This industrialization of American agriculture resulted in the most efficient agriculture in the world, at least in terms of the dollar and cents costs of production. This in turn made it possible for this nation to build the strongest economy in world. The agricultural sector can be proud of its past successes. But the objectives of industrialization have been achieved. The benefits that industrialization could offer America have been realized.

Today, less than two percent of the people in this country are farmers. As a nation, we spend only about ten percent, or a dime out of each dollar, of our disposable income for farm produced food. Equally important, the farmer gets only a single penny out of that dime, while nine cents goes to the marketing and input firms. We now pay more for packaging and advertising than we pay the farmer to produce the food.

Future gains from the further industrialization of agriculture must be squeezed from the farmer's penny. There just isn't much left in to be squeezed out to benefit either farmers or society. It simply doesn't make much difference to society anymore whether there are more or fewer farmers or whether farmers are more or less efficient. There are no good paying factory jobs left for displaced farmers or for anyone else. If farmers got nothing for their part in producing food, the average consumer would only save a dime of each dollar spend for food and a penny of each dollar they spend in total. We just can't make food much cheaper by putting more farmers out of business.

Industrial Agriculture Now Creates More Problems Than It Solves. At the same time that the benefits to society of an industrial agriculture have declined, the perceived threats of agriculture -- threats to the environment, threats to the natural resource base, and threats to the quality of life of farmers, of rural residents and society as a whole -- have risen. The same technologies that support our large-scale, specialized system of farming -- the industrial systems through which we have increased agricultural productivity -- have now become the primary focus of growing public concerns.

Industrial systems historically have degraded their environment and depleted their natural resource base. Commercial fertilizers and pesticides -- essential elements in a specialized, industrialized agriculture -- have become a primary source of growing concerns for environmental pollution. Industrialization has transformed an agriculture created for the purpose of converting solar energy to human-useful form, into an agriculture that uses more non renewable fossil energy than it captures in solar energy from the sun.
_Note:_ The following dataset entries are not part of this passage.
This design comes from an exercise in tuning for small area, a short achievable clock period and few clock cycles on the open sky130 flow, not from production work. Function was checked by simulation only, so behaviour that the tests miss may differ from the original. No activity file was given, so power comes from the tool's default toggle rates.

==> flow/design.v <==
module control_top(
    output logic [15:0] imem_addr,
    input  logic [31:0] imem_rdata,
    output logic [15:0] dmem_addr,
    output logic [63:0] dmem_wdata,
    output logic dmem_we,
    input  logic [63:0] dmem_rdata,
    output logic halted,
    input logic clk,
    input logic reset
);
logic [31:0] pcF;
logic        vecF;           
logic [31:0] pcI;
logic        vI, vecI;
logic [31:0] IR, pcD;
logic        vD;
logic [63:0] opA, opB, sdE;
logic [31:0] altE;           
logic        vE;
logic [4:0]  rdE;            
logic        ldE, stE, brE, jalrE, excE, brkE, predE;
logic [2:0]  f3E;
logic        subE, selSumE, selAndE, selSltE, selShE, selLinkE;
logic        shLeftE, shArithE, shZeroE;
logic [4:0]  shamtE;
logic [63:0] resM;
logic [15:0] addrM;
logic [4:0]  rdM;
logic        ldM, stM;
logic [2:0]  f3M;
logic [63:0] resW;
logic [4:0]  rdW;
logic        ldW;
logic [2:0]  f3W;
logic [63:0] rf [1:31];
logic [31:1] rfv;            
logic        haltR;
logic [63:0] ldata, finalW;
always_comb begin
    case (f3W)
        3'b010:  ldata = {31'b0, dmem_rdata[63], dmem_rdata[31:0]};
        3'b001:  ldata = {47'b0, dmem_rdata[63], dmem_rdata[15:0]};
        3'b100:  ldata = {56'b0, dmem_rdata[7:0]};
        default: ldata = dmem_rdata;
    endcase
end
assign finalW = ldW ? ldata : resW;
always_ff @(posedge clk or posedge reset) begin
    if (reset)
        rfv <= '0;
    else if (rdW != 5'd0)
        rfv[rdW] <= 1'b1;
end
always_ff @(posedge clk) begin
    for (int i = 1; i < 32; i++)
        if (rdW == 5'(i))
            rf[i] <= finalW;
end
logic [63:0] bx, sum, resE, shOut, shl, shr, sra;
logic        lt, eq, taken, mispred, redirE, excRedir;
logic [31:0] tgtE;
assign bx  = opB ^ {64{subE}};
assign sum = opA + bx + {63'b0, subE};
assign lt  = (opA[63] != opB[63]) ? opA[63] : sum[63];
assign eq  = (opA == opB);
assign shl = opA << shamtE;
assign sra = $signed(opA) >>> shamtE;
assign shr = shArithE ? sra : (opA >> shamtE);
assign shOut = shZeroE ? 64'd0 : (shLeftE ? shl : shr);
always_comb begin
    resE = ({64{selSumE}}  & sum)
         | ({64{selAndE}}  & (opA & opB))
         | ({64{selSltE}}  & {63'b0, lt})
         | ({64{selShE}}   & shOut)
         | ({64{selLinkE}} & {32'b0, altE});
end
always_comb begin
    case (f3E)
        3'b000:  taken = eq;
        3'b001:  taken = !eq;
        3'b100:  taken = lt;
        default: taken = !lt;    
    endcase
end
assign mispred = brE && (taken != predE);
assign redirE  = vE && (mispred || jalrE || excE);
assign excRedir = vE && excE;
assign tgtE = jalrE ? sum[31:0] : excE ? 32'd254 : altE;
logic brkNow, killAll;
assign brkNow  = vE && brkE;
assign killAll = brkNow || haltR;
logic [6:0] opc;
logic [2:0] f3;
logic [4:0] rs1, rs2, rdD;
assign opc = IR[6:0];
assign f3  = IR[14:12];
assign rs1 = IR[19:15];
assign rs2 = IR[24:20];
assign rdD = IR[11:7];
logic isR, isI, isU, isL, isS, isBop, isJRop, isJ, isSys;
assign isR    = opc == 7'b0110011;
assign isI    = opc == 7'b0010011;
assign isU    = opc == 7'b0110111;
assign isL    = opc == 7'b0000011;
assign isS    = opc == 7'b0100011;
assign isBop  = opc == 7'b1100011;
assign isJRop = opc == 7'b1100111;
assign isJ    = opc == 7'b1101111;
assign isSys  = opc == 7'b1110011;
logic isJalr, bf3, isBr, isExc, isBrk, writes, useRs1, useRs2;
assign isJalr = isJRop && f3 == 3'b000;
assign bf3    = (f3 == 3'b001) || (f3 == 3'b100) || (f3 == 3'b101);
assign isBr   = (isBop && (f3 == 3'b000 || bf3)) || (isJRop && bf3);
assign isExc  = !(isR || isI || isU || isL || isS || isBop || isJRop || isJ || isSys);
assign isBrk  = IR == 32'h00100073;
assign writes = isR || isI || isU || isL || isJ || isJalr;
assign useRs1 = isR || isI || isL || isS || isBr || isJalr;
assign useRs2 = isR || isS || isBr;
logic [31:0] offB, offJ, offD, tgtD, pcp4D;
logic        brZero, jZero, predD, redirD;
assign offB = (f3 == 3'b000) ? {{20{IR[31]}}, IR[31:20]}
                             : {{20{IR[30]}}, IR[30:25], IR[11:8], 2'b00};
assign offJ = {{12{IR[19]}}, IR[19:12], IR[20], IR[30:21], 1'b0};
assign brZero = (f3 == 3'b000) ? (IR[31:20] == 12'd0) : ({IR[30:25], IR[11:8]} == 10'd0);
assign jZero  = ({IR[19:12], IR[20], IR[30:21]} == 19'd0);
assign offD  = isJ ? offJ : offB;
assign pcp4D = pcD + 32'd4;
assign tgtD  = pcp4D + offD;
logic brD;       
assign brD   = isBr && !brZero;
assign predD = (brD && offB[31]) || (isJ && !jZero);
logic [63:0] immD;
always_comb begin
    if (isU)
        immD = {{32{IR[31]}}, IR[31:12], 12'b0};
    else if (isS)
        immD = {{52{IR[31]}}, IR[31:25], IR[11:7]};
    else if (isL && f3 == 3'b100)
        immD = {52'b0, IR[31:20]};
    else
        immD = {{52{IR[31]}}, IR[31:20]};
end
logic [63:0] rf1, rf2, v1, v2;
always_comb begin
    rf1 = '0;
    rf2 = '0;
    for (int i = 1; i < 32; i++) begin
        rf1 = rf1 | ({64{rs1 == 5'(i) && rfv[i]}} & rf[i]);
        rf2 = rf2 | ({64{rs2 == 5'(i) && rfv[i]}} & rf[i]);
    end
end
logic h1E, h1M, h1W, h2E, h2M, h2W;
assign h1E = rdE != 5'd0 && rs1 == rdE;
assign h1M = rdM != 5'd0 && rs1 == rdM;
assign h1W = rdW != 5'd0 && rs1 == rdW;
assign h2E = rdE != 5'd0 && rs2 == rdE;
assign h2M = rdM != 5'd0 && rs2 == rdM;
assign h2W = rdW != 5'd0 && rs2 == rdW;
assign v1 = h1E ? resE : h1M ? resM : h1W ? finalW : rf1;
assign v2 = h2E ? resE : h2M ? resM : h2W ? finalW : rf2;
logic stallD;
assign stallD = vD && ((useRs1 && ((h1E && ldE) || (h1M && ldM))) ||
                       (useRs2 && ((h2E && ldE) || (h2M && ldM))));
assign redirD = vD && !stallD && predD && !redirE && !killAll;
logic refetch, vecRedir;
assign refetch  = stallD && vI && !redirE && !killAll;
assign vecRedir = vI && vecI;
logic [31:0] pcF_next;
always_comb begin
    if (redirE)        pcF_next = tgtE;
    else if (redirD)   pcF_next = tgtD;
    else if (refetch)  pcF_next = pcI;
    else if (vecRedir) pcF_next = imem_rdata;
    else               pcF_next = pcF + 32'd4;
end
assign imem_addr = pcF[15:0];
always_ff @(posedge clk or posedge reset) begin
    if (reset) begin
        pcF  <= '0;
        vecF <= 1'b0;
        vI   <= 1'b0;
        vecI <= 1'b0;
        vD   <= 1'b0;
        vE   <= 1'b0;
        haltR <= 1'b0;
    end else begin
        pcF  <= pcF_next;
        vecF <= excRedir;
        vI   <= !(redirE || redirD || refetch || vecRedir || killAll);
        vecI <= vecF;
        if (stallD)
            vD <= vD && !redirE && !killAll;
        else
            vD <= vI && !vecI && !redirE && !redirD && !killAll;
        vE   <= vD && !stallD && !redirE && !killAll;
        if (brkNow)
            haltR <= 1'b1;
    end
end
always_ff @(posedge clk) begin
    pcI <= pcF;
    if (!stallD) begin
        IR  <= imem_rdata;
        pcD <= pcI;
    end
end
logic goE;
assign goE = vD && !stallD && !redirE && !killAll;
always_ff @(posedge clk or posedge reset) begin
    if (reset) begin
        rdE   <= '0;
        ldE   <= 1'b0;
        stE   <= 1'b0;
        brE   <= 1'b0;
        jalrE <= 1'b0;
        excE  <= 1'b0;
        brkE  <= 1'b0;
    end else begin
        rdE   <= (goE && writes) ? rdD : 5'd0;
        ldE   <= goE && isL;
        stE   <= goE && isS;
        brE   <= goE && brD;
        jalrE <= goE && isJalr;
        excE  <= goE && isExc;
        brkE  <= goE && isBrk;
    end
end
always_ff @(posedge clk) begin
    opA  <= isU ? 64'd0 : v1;
    opB  <= (isR || isBr) ? v2 : immD;
    sdE  <= v2;
    altE <= (brD && !predD) ? tgtD : pcp4D;
    predE <= predD;
    f3E  <= f3;
    subE <= isBr || ((isR || isI) && f3 == 3'b010) || (isR && f3 == 3'b000 && IR[31:29] != 3'b000);
    selLinkE <= isJ || isJalr;
    selSltE  <= (isR || isI) && f3 == 3'b010;
    selAndE  <= isR && f3 == 3'b111;
    selShE   <= isI && (f3 == 3'b001 || f3 == 3'b101);
    selSumE  <= !(isJ || isJalr || ((isR || isI) && f3 == 3'b010) || (isR && f3 == 3'b111) ||
                  (isI && (f3 == 3'b001 || f3 == 3'b101)));
    shLeftE  <= f3 == 3'b001;
    shArithE <= IR[29:24] == 6'b010000;
    shZeroE  <= IR[25];
    shamtE   <= IR[24:20];
end
logic [63:0] stData;
always_comb begin
    case (f3E)
        3'b010:  stData = {32'b0, sdE[31:0]};
        3'b001:  stData = {48'b0, sdE[15:0]};
        3'b000:  stData = {56'b0, sdE[7:0]};
        default: stData = sdE;
    endcase
end
always_ff @(posedge clk or posedge reset) begin
    if (reset) begin
        rdM <= '0;
        ldM <= 1'b0;
        stM <= 1'b0;
        rdW <= '0;
        ldW <= 1'b0;
    end else begin
        rdM <= rdE;
        ldM <= ldE;
        stM <= stE;
        rdW <= rdM;
        ldW <= ldM;
    end
end
always_ff @(posedge clk) begin
    resM  <= stE ? stData : resE;
    addrM <= sum[15:0];
    f3M   <= f3E;
    resW  <= resM;
    f3W   <= f3M;
end
assign dmem_addr  = addrM;
assign dmem_wdata = resM;
assign dmem_we    = stM;
assign halted     = haltR;
endmodule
Industrial systems of crop and livestock production also degrade the human resource base. Factory farms transform independent decision makers into farm workers -- people who know how to follow instructions or directions but not necessarily how to think. Henry Ford is quoted as once saying "the biggest problem in running a factory is that you have to hire whole people when all you need is two hands".

Agriculturally dependent rural communities have withered and died as farms have grown larger and more specialized. Larger farms mean fewer farms and fewer farm families to support local schools, churches and public institutions, and retail businesses. In addition, larger farms tend to bypass local communities in purchasing production inputs and in marketing their products. The fundamental purpose of agricultural industrialization was to make it possible for fewer people to produce more. But it takes productive people, not just production, to sustain local communities. The social costs of industrialization continue to grow as rural communities wither and die.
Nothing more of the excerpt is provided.